*** Opening of AVAILABLE DATA ***

<file path="config.mk">
export PLATFORM = sky130hd
export DESIGN_NAME = scarv_cop_issue
export DESIGN_NICKNAME = d
export VERILOG_FILES = /design/src/rtl/scarv_cop_issue.sv
export SDC_FILE = /design/constraint.sdc
export NUM_CORES = 1
export LEC_CHECK = 0
export CAP_MARGIN = 20
export CELL_PAD_IN_SITES_DETAIL_PLACEMENT = 0
export CELL_PAD_IN_SITES_GLOBAL_PLACEMENT = 2
export CORE_MARGIN = 2
export CORE_UTILIZATION = 28
export CTS_BUF_LIST = sky130_fd_sc_hd__clkbuf_4
export CTS_CLUSTER_DIAMETER = 50
export CTS_CLUSTER_SIZE = 25
export DETAILED_ROUTE_END_ITERATION = 12
export PLACE_DENSITY_LB_ADDON = 0.1
export SETUP_SLACK_MARGIN = 0.5
export SYNTH_ARGS = -nofsm -noshare
export SYNTH_HDL_FRONTEND = slang
export SYNTH_SLANG_ARGS = --single-unit
</file>
<file path="constraint.sdc">
create_clock -name g_clk -period 3.9 [get_ports g_clk]
set_input_delay 0.78 -clock g_clk [delete_from_list [all_inputs] [get_ports g_clk]]
set_output_delay 0.78 -clock g_clk [all_outputs]
set_load 0.005 [all_outputs]
</file>
<file path="src/rtl/scarv_cop_issue.sv">
// CPU-side initiator of the CPU-to-COP instruction interface: issues one
// instruction at a time over req/ack, collects the response, and returns it to writeback.
module scarv_cop_issue #(
  parameter int unsigned TIMEOUT_CYCLES = 1023,
  parameter logic [3:0]  CUSTOM_MASK    = 4'b1111
) (
  input  logic        g_clk,
  input  logic        g_resetn,
  input  logic        in_valid,
  output logic        in_ready,
  input  logic [31:0] in_encoded,
  input  logic [31:0] in_rs1,
  output logic        cpu_insn_req,
  input  logic        cpu_insn_ack,
  output logic [31:0] cpu_insn_enc,
  output logic [31:0] cpu_rs1,
  input  logic        cop_insn_rsp,
  output logic        cop_insn_ack,
  input  logic [2:0]  cop_insn_result,
  input  logic        cop_wen,
  input  logic [4:0]  cop_waddr,
  input  logic [31:0] cop_wdata,
  output logic        wb_valid,
  input  logic        wb_ready,
  output logic        wb_wen,
  output logic [4:0]  wb_rd,
  output logic [31:0] wb_data,
  output logic [2:0]  wb_result
);

  localparam int unsigned       CNT_W       = 16;
  localparam logic [CNT_W-1:0]  CNT_LAST    = CNT_W'(TIMEOUT_CYCLES - 1);
  localparam logic [CNT_W-1:0]  CNT_MAX     = {CNT_W{1'b1}};
  localparam logic [2:0]        RES_TIMEOUT = 3'b111;
  localparam logic [2:0]        RES_ILLEGAL = 3'b110;

  typedef enum logic [1:0] {IDLE, REQ, RSP, WB} state_t;

  state_t             r_state, w_state_nxt;
  logic               r_stale, w_stale_nxt;
  logic [CNT_W-1:0]   r_cnt, w_cnt_nxt;
  logic               r_req, w_req_nxt;
  logic [31:0]        r_enc, w_enc_nxt;
  logic [31:0]        r_rs1, w_rs1_nxt;
  logic               r_wen, w_wen_nxt;
  logic [4:0]         r_rd, w_rd_nxt;
  logic [31:0]        r_data, w_data_nxt;
  logic [2:0]         r_result, w_result_nxt;

  logic               w_is_cop;
  logic               w_cnt_hit;
  logic [CNT_W-1:0]   w_cnt_inc;

  // Custom-0..3 opcodes, individually enabled by CUSTOM_MASK
  always_comb begin
    w_is_cop = 1'b0;
    case (in_encoded[6:0])
      7'h0B:   w_is_cop = CUSTOM_MASK[0];
      7'h2B:   w_is_cop = CUSTOM_MASK[1];
      7'h5B:   w_is_cop = CUSTOM_MASK[2];
      7'h7B:   w_is_cop = CUSTOM_MASK[3];
      default: w_is_cop = 1'b0;
    endcase
  end

  assign w_cnt_hit = (r_cnt >= CNT_LAST);
  assign w_cnt_inc = (r_cnt == CNT_MAX) ? r_cnt : r_cnt + CNT_W'(1);

  assign in_ready     = (r_state == IDLE) && !r_stale;
  assign cop_insn_ack = (r_state == RSP) || ((r_state == IDLE) && r_stale);
  assign wb_valid     = (r_state == WB);

  assign cpu_insn_req = r_req;
  assign cpu_insn_enc = r_enc;
  assign cpu_rs1      = r_rs1;
  assign wb_wen       = r_wen;
  assign wb_rd        = r_rd;
  assign wb_data      = r_data;
  assign wb_result    = r_result;

  always_comb begin
    w_state_nxt  = r_state;
    w_stale_nxt  = r_stale;
    w_cnt_nxt    = r_cnt;
    w_req_nxt    = r_req;
    w_enc_nxt    = r_enc;
    w_rs1_nxt    = r_rs1;
    w_wen_nxt    = r_wen;
    w_rd_nxt     = r_rd;
    w_data_nxt   = r_data;
    w_result_nxt = r_result;
    case (r_state)
      IDLE: begin
        if (r_stale) begin
          // Swallow the late response of a timed-out instruction
          if (cop_insn_rsp) w_stale_nxt = 1'b0;
        end else if (in_valid) begin
          if (w_is_cop) begin
            w_req_nxt   = 1'b1;
            w_enc_nxt   = in_encoded;
            w_rs1_nxt   = in_rs1;
            w_cnt_nxt   = '0;
            w_state_nxt = REQ;
          end else begin
            w_result_nxt = RES_ILLEGAL;
            w_wen_nxt    = 1'b0;
            w_rd_nxt     = '0;
            w_data_nxt   = '0;
            w_state_nxt  = WB;
          end
        end
      end
      REQ: begin
        if (cpu_insn_ack) begin
          w_req_nxt   = 1'b0;
          w_cnt_nxt   = '0;
          w_state_nxt = RSP;
        end else if (w_cnt_hit) begin
          w_req_nxt    = 1'b0;
          w_result_nxt = RES_TIMEOUT;
          w_wen_nxt    = 1'b0;
          w_rd_nxt     = '0;
          w_data_nxt   = '0;
          w_state_nxt  = WB;
        end else begin
          w_cnt_nxt = w_cnt_inc;
        end
      end
      RSP: begin
        if (cop_insn_rsp) begin
          w_result_nxt = cop_insn_result;
          w_wen_nxt    = cop_wen;
          w_rd_nxt     = cop_waddr;
          w_data_nxt   = cop_wen ? cop_wdata : 32'h0;
          w_state_nxt  = WB;
        end else if (w_cnt_hit) begin
          w_result_nxt = RES_TIMEOUT;
          w_wen_nxt    = 1'b0;
          w_rd_nxt     = '0;
          w_data_nxt   = '0;
          w_stale_nxt  = 1'b1;
          w_state_nxt  = WB;
        end else begin
          w_cnt_nxt = w_cnt_inc;
        end
      end
      WB: begin
        if (wb_ready) begin
          w_result_nxt = '0;
          w_wen_nxt    = 1'b0;
          w_rd_nxt     = '0;
          w_data_nxt   = '0;
          w_state_nxt  = IDLE;
        end
      end
      default: w_state_nxt = IDLE;
    endcase
  end

  always_ff @(posedge g_clk or negedge g_resetn) begin
    if (!g_resetn) begin
      r_state  <= IDLE;
      r_stale  <= 1'b0;
      r_cnt    <= '0;
      r_req    <= 1'b0;
      r_enc    <= '0;
      r_rs1    <= '0;
      r_wen    <= 1'b0;
      r_rd     <= '0;
      r_data   <= '0;
      r_result <= '0;
    end else begin
      r_state  <= w_state_nxt;
      r_stale  <= w_stale_nxt;
      r_cnt    <= w_cnt_nxt;
      r_req    <= w_req_nxt;
      r_enc    <= w_enc_nxt;
      r_rs1    <= w_rs1_nxt;
      r_wen    <= w_wen_nxt;
      r_rd     <= w_rd_nxt;
      r_data   <= w_data_nxt;
      r_result <= w_result_nxt;
    end
  end

endmodule

</file>
==> summary.md <==
| Metric | Value |
|---|---|
| CP max FO | 7 |
| Final worst path period share | 0.774 |
| Routed WL | 18,500 um |
| CP Capture Type | output port |
| Area Overhead vs Synth | 47.3% |
| Synth Area per Inst | 8.92 sq um |
| RSZ-0062 raised after global routing | no |
| CP Launch Type | flip-flop |
| Layout net count | 971 |
| Setup_tns | 0 ns |
| Worst vdd ir | 235 uV |
| Relative slew slack | 0.557 |
| Post-synthesis cell type count | 46 |
| Global-route wire length before repair | 30,000 um |
| Clock Sinks | 125 |
| Vias post-DR | 5,300 |
| Clock Latency Late Sink | 0.52 ns |
| CTS tree | built |
| DIE AREA | 21,800 sq um |
| GPL Wtd Cong | 0.760 |
| Final-report hold violation count | 0 |
| Crit path required time | 3.12 ns |
| Final-report max-slew violation count | 0 |
| Synth async-reset ratio | 1.00 |
| Comb pwr share | 0.453 |
| Synthesis-stage register bit count | 125 |
| Sw frac | 0.376 |
| Most frequent cell after synthesis | nand2_1 |
| Count of final setup violators | 0 |
| Area share of the largest cell type after synthesis | 0.541 |
| Post-Synth Adder-Cell Area | 0.0130 |
| Internal power | 2960 uW |
| First DRT Iteration DRCs | 322 |
| Leak | 0.00397 uW |
| Met1 GRT Util | 0.224 |
| Num CTS Buffers | 17 |
| GR peak layer | met2 |
| Number of synthesized flops with an enable pin | 0 |
| Status | completed |
| Ys Warns | 0 |
| Clock Power Share | 0.177 |
| TritonRoute pass-1 iters | 4 |
| Vias in the first global route | 5,330 |
| Starting Density | 0.286 |
| Global-route met2 utilization | 0.262 |
| Gr ovfl total | 0 |
| Post-synthesis simple-gate area fraction | 0.228 |
| Clk buf depth | 2 |
| Largest net degree at the start of global routing | 110 |
| Die height | 148 um |
| Fillers | 1,989 |
| Largest cells by area after synthesis | dfrtp_1, nand2_1, a22o_1, o21ai_0, a21oi_1 |
| Total power | 4750 uW |
| Hold-fix buffers, CTS | 0 |
| Psw | 1790 uW |
| I/O pin count | 220 |
| # rows | 52 |
| Hold_ws | 0.0915 ns |
| Fmax | 331 MHz |
| Worst hold path type | in -> async |
| Cell taking the most area after synthesis | dfrtp_1 |
| Synth top cells by count | nand2_1, dfrtp_1, o21ai_0 |
| Core area | 20,200 sq um |
| CTS clk-pin slew, worst paths | 0.13 ns |
| HPWL Detailed | 12,400 um |
| XOR/XNOR Fraction of Synth Area | 0.00281 |
| Mapped Nets | 765 |
| Cells after Synth | 648 |
| Average vias per placed instance | 4.66 |
| Largest family of logic cells by synthesized area | simple AND/OR/NAND/NOR gates |
| ANT nets after route | 0 |
| Max-Cap Viols | 0 |
| Die width | 148 um |
| Crit path time final | 3.02 ns |
| PD cells | 558 nW/um^2 |
| Root Buffer | clkbuf_4 |
| Post-CTS setup buffers | 0 |
| Antenna violations before repair | 5 |
| Placement Setup Slack | 0.899 ns |
| Tot GR Track Use | 0.175 |
| Worst-margin pin slew | 0.665 ns |
| Post-synthesis sequential area ratio | 0.541 |
| Primary FF master, synth | dfrtp_1 |
| DRC Markers | 0 |
| Post-CTS Resized | 0 |
| Cell Area, Synth | 5780 sq um |
| PortBufs | 219 |
| Met3 Usage GRT | 0.0938 |
| Wire per inst | 16.3 um |
| Layout cell share with drive strength beyond 1 | 0.0670 |
| H-tree depth | 4 |
| CP arrival | 2.24 ns |
| Setup ws final | 0.881 ns |
| Compound-cell area share of the yosys netlist | 0.174 |
| Mux cell area share after synthesis | 0 |
| Flop pwr share | 0.369 |
| Critical path type | reg -> out |
| Clk_skew | 0.0258 ns |
| Layout Utilization | 0.421 |
==> worst paths after layout <==
| kind | slack, ns | endpoint | cells past startpoint | start |
|---|---|---|---|---|
| hold reg to reg | 0.49 | cpu_insn_enc[3] | 1 | cpu_insn_enc[3] |
| hold / removal | 0.09 | r_cnt[7] | 1 | g_resetn |
| setup / recovery | 0.88 | in_ready | 5 | r_state[1] |
| setup reg to reg | 1.36 | wb_data[6] | 8 | r_state[0] |
| min in group g_clk | 0.49 | cpu_insn_enc[3] | 1 | cpu_insn_enc[3] |
| max in group asynchronous | 2.77 | wb_data[12] | 3 | g_resetn |
==> metrics by stage <==
step	cells	area (sq um)
6_report	1138	8510
3_5_place_dp	1103	8200
5_1_grt	1137	8510
3_3_place_gp	1103	8200
4_1_cts	1134	8450
2_1_floorplan	648	5780
==> cells in the final DEF (no fill, tap or decap), types with 4 or more instances in the layout <==
cell type,count
nand2_1,252
clkdlybuf4s50_1,218
dfrtp_1,125
o21ai_0,41
a21oi_1,39
a22o_1,38
clkbuf_4,17
nor2_1,10
inv_1,9
buf_4,9
nand3_1,8
and2_1,7
nor4_1,6
ha_1,6
a21o_1,5
or2_2,5
clkinv_2,5
nand2b_1,4
nor3_1,4
a2bb2oi_1,4
==> sequential cells by signal, indices dropped and copies added, names as in the netlist <==
| name | count |
|---|---|
| cpu_insn_enc | 32 |
| cpu_insn_req | 1 |
| cpu_rs1 | 32 |
| r_cnt | 16 |
| r_stale | 1 |
| r_state | 2 |
| wb_data | 32 |
| wb_rd | 5 |
| wb_result | 3 |
| wb_wen | 1 |
==> critical path, cell delays in order, from the launching register on <==
cell	delay, ns
dfrtp_1	0.41
inv_1	0.11
ha_1	0.32
inv_1	0.21
nor2_1	0.14
clkdlybuf4s50_1	0.54
==> routing by layer <==
layer  up-vias  wire [um]
met1      2497       7980
met2       189       8310
met3        15       2060
met4         4        156
met5         -         22
li1       2595          -
==> layout make-up <==
type	count	area, sq um	area share
tap	270	338	0.0397
clock inverter	14	121	0.0143
sequential	125	3130	0.367
antenna	2	5.00	0.000588
clock buffer	17	128	0.0150
multi-input combinational	470	2420	0.285
inverter	9	33.8	0.00397
timing repair buffer	231	2340	0.274
==> power by group through the flow <==
stage / Clock, uW / Sequential, uW / Combinational (uW)
global route: 958 / 1790 / 2400
CTS: 891 / 1750 / 2120
detailed placement: 0 / 1770 / 2120
global placement: 0 / 1770 / 2100
floorplan: 0 / 1780 / 1040
finish: 842 / 1750 / 2150
==> kinds of logic after synthesis <==
kind of cell    after synthesis
compound gates              151
xor+xnor                      1
simple gates                312
fa+ha+maj                     6
buf+inv                      53
flops                       125
Power figures use the tool's default switching activity.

*** Close of AVAILABLE DATA ***

**WORK INSTRUCTION:** Find the word "flops" in the listing above, then copy each line where it turns up.

**WORKED SOLUTION:**
| Number of synthesized flops with an enable pin | 0 |
flops                       125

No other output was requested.